The average base building energy intensity of 160 kWhe/m²/year for London offices shown in Fig. 7 covers data collected for 85 assets by Verco in 2013. Because base building energy use is not specifically measured, the quality of this bulk data was recognised to be weak. To address this concern, detailed energy audits were undertaken for four of these assets, with the findings written up as case studies [32]. The results for these case studies were scattered around the average level, giving confidence in the average value, which was also anecdotally corroborated as plausible by individuals with everyday exposure to data from office building portfolios. This exercise was done as part of work to develop and test a Landlord Energy Rating (LER) scheme for the BBP.¹⁰

With base building energy use not generally measured in the UK, it was estimated, probably optimistically, that the energy intensity range for new buildings in London might be 80–160 kWhe/m²/year. The conclusion is that the most efficient new office buildings in London are three times more energy intensive than the best in Melbourne, whilst the least good in London are using over six times more energy than the best in Melbourne. With no visibility of actual base building performance outcomes, it is no coincidence that the base building energy efficiency of new UK commercial offices compares so unfavourably with that for their counterparts in Australia. Harking back to the medical trial, the patients in Australia have fared very well, whilst those in the UK remain critically ill.

What proves that climate is not the critical factor is the data for base building energy intensity for Melbourne offices in 2002. Back then, the average rating was 2.5 stars or about 150 kWhe/m²/year. It can thus be seen that the least good new buildings in Melbourne are now using less than half the average in 2002, whilst the best are using six times less. The differences in today’s outcomes between London and Melbourne are clearly being driven by the huge improvements that Melbourne has achieved in the last 15 years, not climate differences.

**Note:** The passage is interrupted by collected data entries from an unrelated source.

## src/rtl/i2c_acmd_pkg.sv

```systemverilog
package i2c_acmd_pkg;
  typedef enum logic [1:0] {
    OP_START = 2'd0,
    OP_STOP  = 2'd1,
    OP_WRITE = 2'd2,
    OP_READ  = 2'd3
  } eng_op_t;

  typedef enum logic [2:0] {
    ST_IDLE,
    ST_START,
    ST_ADDR,
    ST_IADR,
    ST_DATA,
    ST_STOP
  } seq_st_t;
endpackage

```

## src/rtl/i2c_acmd_modereg.sv

```systemverilog
module i2c_acmd_modereg (
  input  logic clk,
  input  logic rst_n,
  input  logic on_stb,
  input  logic off_stb,
  output logic mode
);
  logic mode_q, mode_d, mode_en;

  assign mode_en = on_stb | off_stb;
  assign mode_d  = on_stb & ~off_stb;

  always_ff @(posedge clk or negedge rst_n) begin
    if (!rst_n)       mode_q <= 1'b0;
    else if (mode_en) mode_q <= mode_d;
  end

  assign mode = mode_q;


  mode_off_chk: assert property (@(posedge clk) disable iff (!rst_n)
    off_stb |=> !mode_q);
endmodule

```

## src/rtl/i2c_acmd_bytecnt.sv

```systemverilog
module i2c_acmd_bytecnt #(
  parameter int W = 8
) (
  input  logic         clk,
  input  logic         rst_n,
  input  logic         load,
  input  logic [W-1:0] load_val,
  input  logic         dec,
  output logic         last
);
  logic [W-1:0] cnt_q, cnt_d;
  logic         cnt_en;

  assign cnt_en = load | dec;

  always_comb begin
    cnt_d = cnt_q;
    if (load)     cnt_d = load_val;
    else if (dec) cnt_d = cnt_q - 1'b1;
  end

  always_ff @(posedge clk or negedge rst_n) begin
    if (!rst_n)      cnt_q <= '0;
    else if (cnt_en) cnt_q <= cnt_d;
  end

  assign last = (cnt_q == W'(1));


  no_underflow_chk: assert property (@(posedge clk) disable iff (!rst_n)
    dec |-> cnt_q != '0);
endmodule

```

## src/rtl/i2c_acmd_fsm.sv

```systemverilog
module i2c_acmd_fsm
  import i2c_acmd_pkg::*;
#(
  parameter int LEN_W  = 8,
  parameter int IA_MAX = 3,
  parameter int IA_W   = $clog2(IA_MAX + 1)
) (
  input  logic                  clk,
  input  logic                  rst_n,
  input  logic                  go,
  input  logic                  mode,
  input  logic [LEN_W-1:0]      len0,
  input  logic                  dir0,
  input  logic [LEN_W-1:0]      len1,
  input  logic                  dir1,
  input  logic [6:0]            slave_addr,
  input  logic [IA_W-1:0]       ia_size,
  input  logic [8*IA_MAX-1:0]   iaddr,
  input  logic                  legacy_rd,
  input  logic [7:0]            tx_data,
  output logic                  tx_take,
  output logic                  rx_valid,
  output logic [7:0]            rx_data,
  output logic                  busy,
  output logic                  done,
  output logic                  nack_err,
  output logic                  eng_valid,
  output eng_op_t               eng_op,
  output logic [7:0]            eng_wdata,
  output logic                  eng_rd_nack,
  input  logic                  eng_done,
  input  logic                  eng_ack_rx,
  input  logic [7:0]            eng_rdata,
  output logic                  cnt_load,
  output logic [LEN_W-1:0]      cnt_val,
  output logic                  cnt_dec,
  input  logic                  cnt_last
);
  seq_st_t          st_q, st_d;
  logic             wait_q, wait_d;
  logic             area_q, area_d;
  logic             dir0_q, dir0_d, dir1_q, dir1_d;
  logic             two_q, two_d;
  logic [LEN_W-1:0] len1_q, len1_d;
  logic [IA_W-1:0]  ia_q, ia_d;
  logic             done_q, done_d, err_q, err_d;
  logic             rxv_q, rxv_d;
  logic [7:0]       rxd_q, rxd_d;
  logic             dir_cur, step, wr_phase, nack_in, cap_en;
  logic [7:0]       ia_byte;

  assign dir_cur   = area_q ? dir1_q : dir0_q;
  assign eng_valid = (st_q != ST_IDLE) && !wait_q;
  assign step      = wait_q && eng_done;
  assign wr_phase  = (st_q == ST_ADDR) || (st_q == ST_IADR) ||
                     ((st_q == ST_DATA) && !dir_cur);
  assign nack_in   = step && wr_phase && !eng_ack_rx;
  assign busy      = (st_q != ST_IDLE);
  assign tx_take   = eng_valid && (st_q == ST_DATA) && !dir_cur;
  assign eng_rd_nack = (st_q == ST_DATA) && dir_cur && cnt_last;

  always_comb begin
    ia_byte = 8'h00;
    for (int i = 0; i < IA_MAX; i++)
      if (ia_q == IA_W'(i + 1)) ia_byte = iaddr[8*i +: 8];
  end

  always_comb begin
    case (st_q)
      ST_START: eng_op = OP_START;
      ST_STOP:  eng_op = OP_STOP;
      ST_DATA:  eng_op = dir_cur ? OP_READ : OP_WRITE;
      default:  eng_op = OP_WRITE;
    endcase
    case (st_q)
      ST_ADDR: eng_wdata = {slave_addr, (ia_q != '0) ? 1'b0 : dir_cur};
      ST_IADR: eng_wdata = ia_byte;
      ST_DATA: eng_wdata = dir_cur ? 8'h00 : tx_data;
      default: eng_wdata = 8'h00;
    endcase
  end

  always_comb begin
    st_d = st_q;     wait_d = wait_q;  area_d = area_q;
    dir0_d = dir0_q; dir1_d = dir1_q;  two_d = two_q;
    len1_d = len1_q; ia_d = ia_q;      err_d = err_q;
    done_d = 1'b0;   rxv_d = 1'b0;     rxd_d = rxd_q;
    cnt_load = 1'b0; cnt_val = len0;   cnt_dec = 1'b0;
    if (eng_valid) wait_d = 1'b1;
    case (st_q)
      ST_IDLE: if (go && len0 != '0) begin
        st_d = ST_START;  wait_d = 1'b0; area_d = 1'b0;
        dir0_d = mode ? dir0 : legacy_rd;
        dir1_d = dir1;    len1_d = len1;
        two_d  = mode && (len1 != '0);
        ia_d   = ia_size; err_d = 1'b0;
        cnt_load = 1'b1;
      end
      ST_START: if (step) begin
        wait_d = 1'b0; st_d = ST_ADDR;
      end
      ST_ADDR: if (step) begin
        wait_d = 1'b0;
        if (nack_in) begin
          err_d = 1'b1; st_d = ST_STOP;
        end else st_d = (ia_q != '0) ? ST_IADR : ST_DATA;
      end
      ST_IADR: if (step) begin
        wait_d = 1'b0;
        if (nack_in) begin
          err_d = 1'b1; st_d = ST_STOP;
        end else begin
          ia_d = ia_q - 1'b1;
          if (ia_q == IA_W'(1)) st_d = dir_cur ? ST_START : ST_DATA;
        end
      end
      ST_DATA: if (step) begin
        wait_d  = 1'b0;
        cnt_dec = 1'b1;
        if (dir_cur) begin
          rxv_d = 1'b1; rxd_d = eng_rdata;
        end
        if (nack_in) begin
          err_d = 1'b1; st_d = ST_STOP;
        end else if (cnt_last) begin
          if (!area_q && two_q) begin
            area_d = 1'b1; cnt_load = 1'b1; cnt_val = len1_q;
            st_d = ST_START;
          end else st_d = ST_STOP;
        end
      end
      ST_STOP: if (step) begin
        wait_d = 1'b0; st_d = ST_IDLE; done_d = 1'b1;
      end
      default: st_d = ST_IDLE;
    endcase
  end

  assign cap_en = (st_q == ST_IDLE);

  always_ff @(posedge clk or negedge rst_n) begin
    if (!rst_n) begin
      st_q <= ST_IDLE; wait_q <= 1'b0; area_q <= 1'b0;
      ia_q <= '0;      err_q <= 1'b0;  done_q <= 1'b0;
      rxv_q <= 1'b0;   rxd_q <= 8'h00;
    end else begin
      st_q <= st_d; wait_q <= wait_d; area_q <= area_d;
      ia_q <= ia_d; err_q <= err_d;   done_q <= done_d;
      rxv_q <= rxv_d;
      if (rxv_d) rxd_q <= rxd_d;
    end
  end

  always_ff @(posedge clk or negedge rst_n) begin
    if (!rst_n) begin
      dir0_q <= 1'b0; dir1_q <= 1'b0; two_q <= 1'b0; len1_q <= '0;
    end else if (cap_en) begin
      dir0_q <= dir0_d; dir1_q <= dir1_d; two_q <= two_d; len1_q <= len1_d;
    end
  end

  assign done     = done_q;
  assign nack_err = err_q;
  assign rx_valid = rxv_q;
  assign rx_data  = rxd_q;


  one_req_chk: assert property (@(posedge clk) disable iff (!rst_n)
    eng_valid |=> !eng_valid);

  nack_stop_chk: assert property (@(posedge clk) disable iff (!rst_n)
    nack_in |=> (eng_valid && eng_op == OP_STOP));

  rx_after_done_chk: assert property (@(posedge clk) disable iff (!rst_n)
    rxv_q |-> $past(eng_done));

  idle_quiet_chk: assert property (@(posedge clk) disable iff (!rst_n)
    (st_q == ST_IDLE && (!go || len0 == '0)) |=> !busy);
endmodule

```

## src/rtl/i2c_acmd_seq.sv

```systemverilog
module i2c_acmd_seq
  import i2c_acmd_pkg::*;
#(
  parameter int LEN_W  = 8,
  parameter int IA_MAX = 3
) (
  input  logic                           clk,
  input  logic                           rst_n,
  input  logic                           mode_on_stb,
  input  logic                           mode_off_stb,
  input  logic                           go,
  input  logic [2*LEN_W+1:0]             cmd_word,
  input  logic [6:0]                     slave_addr,
  input  logic [$clog2(IA_MAX+1)-1:0]    ia_size,
  input  logic [8*IA_MAX-1:0]            iaddr,
  input  logic                           legacy_rd,
  input  logic [7:0]                     tx_data,
  output logic                           tx_take,
  output logic                           rx_valid,
  output logic [7:0]                     rx_data,
  output logic                           mode_on,
  output logic                           busy,
  output logic                           done,
  output logic                           nack_err,
  output logic                           eng_valid,
  output logic [1:0]                     eng_op,
  output logic [7:0]                     eng_wdata,
  output logic                           eng_rd_nack,
  input  logic                           eng_done,
  input  logic                           eng_ack_rx,
  input  logic [7:0]                     eng_rdata
);
  localparam int IA_W = $clog2(IA_MAX + 1);

  logic [LEN_W-1:0] len0, len1, cnt_val;
  logic             dir0, dir1, cnt_load, cnt_dec, cnt_last;
  eng_op_t          op;

  assign len0 = cmd_word[LEN_W-1:0];
  assign dir0 = cmd_word[LEN_W];
  assign len1 = cmd_word[2*LEN_W:LEN_W+1];
  assign dir1 = cmd_word[2*LEN_W+1];

  i2c_acmd_modereg u_mode (
    .clk(clk), .rst_n(rst_n), .on_stb(mode_on_stb),
    .off_stb(mode_off_stb), .mode(mode_on)
  );

  i2c_acmd_bytecnt #(.W(LEN_W)) u_cnt (
    .clk(clk), .rst_n(rst_n), .load(cnt_load), .load_val(cnt_val),
    .dec(cnt_dec), .last(cnt_last)
  );

  i2c_acmd_fsm #(.LEN_W(LEN_W), .IA_MAX(IA_MAX), .IA_W(IA_W)) u_fsm (
    .clk(clk), .rst_n(rst_n), .go(go), .mode(mode_on),
    .len0(len0), .dir0(dir0), .len1(len1), .dir1(dir1),
    .slave_addr(slave_addr), .ia_size(ia_size), .iaddr(iaddr),
    .legacy_rd(legacy_rd), .tx_data(tx_data), .tx_take(tx_take),
    .rx_valid(rx_valid), .rx_data(rx_data), .busy(busy), .done(done),
    .nack_err(nack_err), .eng_valid(eng_valid), .eng_op(op),
    .eng_wdata(eng_wdata), .eng_rd_nack(eng_rd_nack),
    .eng_done(eng_done), .eng_ack_rx(eng_ack_rx), .eng_rdata(eng_rdata),
    .cnt_load(cnt_load), .cnt_val(cnt_val), .cnt_dec(cnt_dec),
    .cnt_last(cnt_last)
  );

  assign eng_op = op;
endmodule

```

## config.mk

```make
export PLATFORM = sky130hd
export DESIGN_NAME = i2c_acmd_seq
export DESIGN_NICKNAME = d
export VERILOG_FILES = /design/src/rtl/i2c_acmd_pkg.sv /design/src/rtl/i2c_acmd_modereg.sv /design/src/rtl/i2c_acmd_bytecnt.sv /design/src/rtl/i2c_acmd_fsm.sv /design/src/rtl/i2c_acmd_seq.sv
export SDC_FILE = /design/constraint.sdc
export NUM_CORES = 1
export LEC_CHECK = 0
export CORE_AREA = 3 3 80 82
export CTS_CLUSTER_SIZE = 10
export DETAILED_ROUTE_END_ITERATION = 10
export DIE_AREA = 0 0 83 85
export PLACE_DENSITY_LB_ADDON = 0.1
export SLEW_MARGIN = 15
export SYNTH_ARGS = -nofsm -noshare
export SYNTH_HDL_FRONTEND = slang
export SYNTH_HIERARCHICAL = 1
export SYNTH_SLANG_ARGS = --single-unit
```

## constraint.sdc

```tcl
create_clock -name clk -period 3.36 [get_ports clk]
set_input_delay 0.672 -clock clk [delete_from_list [all_inputs] [get_ports clk]]
set_output_delay 0.672 -clock clk [all_outputs]
set_load 0.02 [all_outputs]
```

==> impl_results.md <==
- Max cap viols: 0
- Fraction of registers with async set/reset: 100%
- Top-area cell type share of the netlist area: between 30% and 40%
- Core area: just under 6000 sq um
- Peak VDD IR: 0.496 mV
- Postcts setup bufs: 0
- Area of the multi-input gates: about 1500 sq um
- Worst EP required: approximately 2.7 ns
- Ant. Diodes: 0
- Endpoints failing setup: 0
- Met2 Use GR: roughly a third
- Final instance area: around 3700 sq um
- Max-slew headroom: between 40% and 50%
- Vias in the first global route: roughly 2400
- Synthesized cell area: approximately 2500 sq um
- Die outline width: 83 um
- Top Ports: 101
- Post-synth EDFFs: 0
- Site Rows: 28
- Total routed wirelength: 6760 um
- CP peak stage delay: 0.61 ns
- Largest net degree at the start of global routing: 39
- Post-synth top flop: dfrtp_1
- Status: finished clean
- Starting Density: 43.3%
- Buf+Inv Stages, Crit Path: 2
- Leak: roughly 1.5 nW
- Crit path kind: flip-flop to output pin
- Hold WC Path Type: primary input to async pin
- Worst Setup End Kind: output pin
- Detailed Routing Iterations Pass 1: 4
- Clock Skew: just under 0.004 ns
- Period minus WS final: 3.19 ns
- Share of cells above drive strength 1: around 16%
- Hpwl dp: between 5000 and 6000 um
- Setup TNS Final: 0 ns
- Die Area: a little over 7000 sq um
- I/O Buffers: 100
- Area Growth Syn to Fin: 49.0%
- # nets final: 445
- Post-synth cell types: between 50 and 60
- Max FO, Critical Path: 6
- GRT busiest layer: met2
- Clock Latency Late Sink: approximately 0.29 ns
- WL/cell: roughly 15 um
- Worst Setup Start Kind: flip-flop
- Worst path cell trace: or4_4 > nor4b_1 > buf_4 > and3_1 > clkdlybuf4s50_1
- GRT Residual Overflow: 0
- H-tree lvl count: 2
- Met1 Use GR: 24.9%
- Post-synth top area cell: dfrtp_1
- Seq/Total Area, Yosys: 37.8%
- Die Span Y: about 85 um
- CTS tree: yes
- Synthesized flop and latch total: 38
- Synth warn: 6
- Crit path max-delay family: simple AND/OR/NAND/NOR gates
- M3 GR Usage: 4.47%
- Antenna violation net count after detailed routing: 0
- Cell count after synthesis: 260
- Syn nets: 344
- Clock slew at reported path FFs: 0.08 ns
- Worst-Margin Slew: roughly 0.87 ns
- Critical path arrival: roughly 2.5 ns
- Longest Clk Path Bufs: 2
- Gr usage total: between 10% and 20%
- Fin. Hold Viols: 0
- Via-to-Cell Ratio: about 5.5
- # fillers: between 400 and 500
- Critical-path top delay cell: clkdlybuf4s50_1
- Commonest non-fill, non-tap cell in the layout: clkdlybuf4s50_1
- Final Cycle Share: 94.8%
- Root buffer cell: clkbuf_8
- DRC Markers: 0
- Pins Over Slew Limit: 0
- RSZ-0062 raised after global routing: no
- Synth Area per Inst: ~9.7 sq um
- First-pass GRT wire length: roughly 11000 um
- Commonest cells after routing, fill and taps aside: clkdlybuf4s50_1, dfrtp_1, mux2_2, o21ai_0, nand2_1
- Cell Pwr Density: around 750 nW/um^2
- Sink Count: 38
- Post-CTS Hold Buffers: 0
- Final GP Congestion: ~0.85
- Antenna violations before repair: 0
- Top post-synthesis cells by area: dfrtp_1, mux2_2, o21ai_0
- Critical path depth: 5
- Fmax: approximately 0.31 GHz
- Placed cell area: around 3600 sq um
- Vias: 2387
- Initial drt markers: between 100 and 150
- CTS buffer count: 5
- Storage cell area: ~950 sq um
- Worst R2R Path Depth: 9
==> synth_stat cells, types with 2 or more instances <==
library cell  instances
a21oi_1              12
a22oi_1              16
and2_1                3
and3b_1               2
buf_2                 3
clkbuf_1              8
dfrtp_1              38
ha_1                  9
inv_1                10
mux2_2               28
nand2_1              22
nand2b_1              2
nand3_1               4
nand3b_1              3
nor2_1               12
nor2b_1               6
nor3_1                3
nor3_2                2
nor3b_1               2
nor4_1                3
nor4b_1               2
o211ai_1              3
o21ai_0              25
o22a_1                2
o31a_1                2
or4_1                 5
xnor2_1               3
==> per-stage QoR <==
stage          setup WS (ns)  total power, mW  hold slack [ns]  std cells  utilization, %
6_report               0.174             2.80            0.487        437            64.5
5_1_grt               0.0166             3.01            0.523        437            64.5
4_1_cts              0.00279             2.81            0.491        437            64.3
3_5_place_dp           0.339             2.31            0.471        429            61.9
3_3_place_gp           0.414             2.29            0.461        429            61.9
2_1_floorplan          0.772             1.78            0.376        260               -
==> worst reg2reg max path: cells and delay by family, from the launching register on <==
kind                   cells  cell delay [ns]
AND/OR/NAND/NOR            6             1.44
flip-flops                 1             0.44
buffers and inverters      2             0.39
AO/OA/AOI/OAI              1             0.06
==> area by class of cell <==
class	instances	share of cell area, %
Sequential cell	38	25.4
Multi-Input combinational cell	198	39.2
Inverter	10	1.00
Timing Repair Buffer	108	28.2
Clock buffer	6	2.20
Clock inverter	2	1.60
Tap cell	75	2.50
==> logic make-up (layout without fill, tap and decap cells) <==
family	Yosys count	in the layout	share of synthesized area (%)
AND/OR/NAND/NOR	80	80	18.7
AO/OA/AOI/OAI	76	76	20.5
flip-flops	38	38	37.8
multiplexers	29	29	12.9
buffers and inverters	24	126	4.18
adder cells (fa/ha/maj)	9	9	4.48
XOR/XNOR	4	4	1.39
==> worst paths after layout <==
check                                              endpoint  slack [ns]                        from
worst min-delay path              u_fsm/st_q[1]$_DFFE_PN0P_        0.49                       rst_n
worst max-delay path                            eng_rd_nack        0.17  u_cnt/cnt_q[3]$_DFFE_PN0P_
worst max register to register   u_cnt/cnt_q[7]$_DFFE_PN0P_        0.93  u_cnt/cnt_q[3]$_DFFE_PN0P_
worst min register to register     u_fsm/dir0_q$_DFFE_PN0P_        0.49    u_fsm/dir0_q$_DFFE_PN0P_
min in group clk                   u_fsm/dir0_q$_DFFE_PN0P_        0.49    u_fsm/dir0_q$_DFFE_PN0P_
max in group asynchronous       u_fsm/len1_q[0]$_DFFE_PN0P_        2.32                       rst_n
==> where the power goes <==
group	internal (mW)	total (mW)	leakage, nW	switching [mW]
sequential	0.652	0.789	0.481	0.136
clock	0.317	0.484	0.0714	0.168
combinational	0.742	1.53	0.961	0.789
==> timing repair <==
action	4_1_cts	5_1_grt
setup endpoints to repair	0	7
resized for setup	0	2
endpoints found under the hold margin	0	0
==> state kept, by name (all words and copies together), names as in the netlist <==
signal,flops
u_fsm/rx_data,8
u_fsm/rx_valid,1
u_fsm/dir0_q,1
u_fsm/nack_err,1
u_fsm/ia_q,2
u_cnt/cnt_q,8
u_fsm/st_q,3
u_fsm/done,1
u_fsm/dir1_q,1
u_fsm/wait_q,1
u_fsm/len1_q,8
u_mode/mode,1
u_fsm/area_q,1
u_fsm/two_q,1
==> layer usage <==
layer	part of all wire (%)	routed length, um	vias up
li1	-	-	1170
met1	44	3010	1097
met2	47	3170	109
met3	6.9	466	11
met4	1.8	122	0
met5	0	0	-
Power figures use the tool's default switching activity.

The EPC has not driven corresponding improvements in the operational energy performance of the UK’s commercial office buildings. However, Australia’s experience suggests that with the right drivers, the energy use of base building services in new UK offices could typically be halved, and best practice four to five times lower.

Following reports on the performance gap by the Green Construction Board in 2013 [33] and UK Green Building Council in 2016 [34], the UK property market has woken up to the potential of buildings which perform as intended and to the risks with those that do not. The ability to demonstrate that energy efficient operation can be achieved in new buildings, can help to identify exemplar pathways for deep retrofits of the existing stock, on a trajectory towards net zero energy in operation.